Wednesday, April 23rd

This is a very important morning in the history of
The Waves,
because I think I have turned the corner and see the last lap straight ahead. I think I have got Bernard into the final stride. He will go straight on now, and then stand at the door: and then there will be a last picture of the waves. We are at Rodmell and I daresay I shall stay on a day or two (if I dare) so as not to break the current and finish it. O Lord and then a rest; and then an article; and then back again to this hideous shaping and moulding. There may be some joys in it all the same.

Tuesday, April 29th

And I have just finished, with this very nib-ful of ink, the last sentence of
The Waves.
I think I should record this for my own information. Yes, it was the greatest stretch of mind I ever knew; certainly the last pages; I don't think they flop as much as usual. And I think I have kept starkly and ascetically to the plan. So much I will say in self-congratulation. But I have never written a book so full of holes and patches; that will need re-building, yes, not only re-modelling. I suspect the structure is wrong. Never mind. I might have done something easy and fluent; and this is a reach after that vision I had, the unhappy summer—or three weeks—at Rodmell, after finishing the
Lighthouse.
(And that reminds me—I must hastily provide my mind with something else, or it will again become pecking and wretched—something imaginative, if possible, and light; for I shall tire of Hazlitt and criticism after the first divine relief; and I feel pleasantly aware of various adumbra-tions in the back of my head; a life of Duncan; no, something about canvases glowing in a studio; but that can wait.)
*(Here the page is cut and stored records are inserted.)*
== run 1 ==
## arm_core
module arm_core (
    input         clk,
    input         rst,
    output [7:0]  imem_addr,
    input  [31:0] imem_data,
    output [5:0]  dmem_addr,
    output [31:0] dmem_wdata,
    output        dmem_we,
    input  [31:0] dmem_rdata,
    output        wb_en,
    output [3:0]  wb_dest,
    output [31:0] wb_value
);
  wire [31:0] IF_stage_pc_out;
  wire [31:0] IF_stage_instruction_out;
  wire [31:0] branch_address;
  wire EXE_stage_B_out;
  wire hazard_detected;
  IF_Stage IF_Stage_Inst (
    .clk(clk),
    .rst(rst),
    .freeze(hazard_detected),
    .Branch_taken(EXE_stage_B_out),
    .BranchAddr(branch_address),
    .imem_data(imem_data),
    .PC(IF_stage_pc_out),
    .Instruction(IF_stage_instruction_out)
  );
  assign imem_addr = IF_stage_pc_out[7:0];
  wire [31:0] IF_reg_pc_out;
  wire [31:0] IF_reg_instruction_out;
  IF_Stage_Reg IF_Reg_Inst (
    .clk(clk),
    .rst(rst),
    .freeze(hazard_detected),
    .flush(EXE_stage_B_out),
    .PC_in(IF_stage_pc_out),
    .Instruction_in(IF_stage_instruction_out),
    .PC(IF_reg_pc_out),
    .Instruction(IF_reg_instruction_out)
  );
  wire [3:0]  ID_stage_reg_file_dst;
  wire [3:0]  ID_stage_reg_file_src1, ID_stage_reg_file_src2;
  wire [31:0] ID_stage_val_Rn, ID_stage_val_Rm;
  wire [23:0] ID_stage_signed_immediate;
  wire [11:0] ID_stage_shifter_operand;
  wire [3:0]  ID_stage_EX_command_out;
  wire [3:0]  status;
  wire ID_stage_mem_read_out, ID_stage_mem_write_out, ID_stage_WB_en_out,
       ID_stage_Imm_out, ID_stage_B_out, ID_stage_SR_update_out;
  wire [3:0]  WB_Stage_dst_out;
  wire [31:0] WB_Value;
  wire WB_Stage_WB_en_out;
  wire has_src1;
  ID_Stage ID_Stage_Inst (
    .clk(clk),
    .rst(rst),
    .hazard(hazard_detected),
    .Instruction(IF_reg_instruction_out),
    .Dest_wb(WB_Stage_dst_out),
    .Result_WB(WB_Value),
    .writeBackEn(WB_Stage_WB_en_out),
    .SR(status),
    .Dest(ID_stage_reg_file_dst),
    .Val_Rn(ID_stage_val_Rn), .Val_Rm(ID_stage_val_Rm),
    .Signed_imm_24(ID_stage_signed_immediate),
    .Shift_operand(ID_stage_shifter_operand),
    .EXE_CMD(ID_stage_EX_command_out),
    .MEM_R_EN(ID_stage_mem_read_out), .MEM_W_EN(ID_stage_mem_write_out),
    .WB_EN(ID_stage_WB_en_out),
    .imm(ID_stage_Imm_out),
    .B(ID_stage_B_out),
    .S(ID_stage_SR_update_out),
    .Two_src(has_src1),
    .src1(ID_stage_reg_file_src1),
  ...
Size in the first run: ~7100 cells after synthesis, about 800 flip-flops, ~53000 µm² of cells after synthesis.
Settings: LEC_CHECK=0, ABC_AREA=1, CAP_MARGIN=0, CELL_PAD_IN_SITES_DETAIL_PLACEMENT=1, CORE_MARGIN=7, CORE_UTILIZATION=40, HOLD_SLACK_MARGIN=0.01, MAX_ROUTING_LAYER=met4, MIN_ROUTING_LAYER=met2, PLACE_DENSITY=0.6, SLEW_MARGIN=20; clock period 16.0 ns.
run.sh (not shown) runs the stock make flow with config.mk's settings and CLKGATE_MAP_FILE=.
Run 1: GRT-0116 in 5_1_grt -> run aborted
And I think to myself as I walk down Southampton
Row, "And I have given you a new book."

P.M.

Thursday, May 1st

And I have completely ruined my morning. Yes that is literally true. They sent a book from
The Times,
as if advised by Heaven of my liberty; and feeling my liberty wild upon me, I rushed to the cable and told Van Doren I would write on Scott. And now having read Scott, or the editor whom Hugh provides, I won't and can't; and have got into a fret trying to read it, and writing to Richmond to say I can't: have wasted the brilliant first of May which makes my skylight blue and gold; have only a rubbish heap in my head; can't read and can't write and can't think. The truth is, of course, I want to be back at
The Waves.
Yes that is the truth. Unlike all my other books in every way, it is unlike them in this, that I begin to re-write it, or conceive it again with ardour, directly I have done. I begin to see what I had in my mind; and want to begin cutting out masses of irrelevance and clearing, sharpening and making the good phrases shine. One wave after another. No room. And so on. But then we are going touring Devon and Cornwall on Sunday, which means a week off; and then I shall perhaps make my critical brain do a month's work for exercise. What could it be set to? Or a story?—no, not another story now...

Wednesday, August 20th

The Waves
is I think resolving itself (I am at page 100) into a series of dramatic soliloquies. The thing is to keep them running homogeneously in and out, in the rhythm of the waves. Can they be read consecutively? I know nothing about that. I think this is the greatest opportunity I have yet been able to give myself; therefore I suppose the most complete failure. Yet I respect myself for writing this book—yes—even though it exhibits my congenital faults.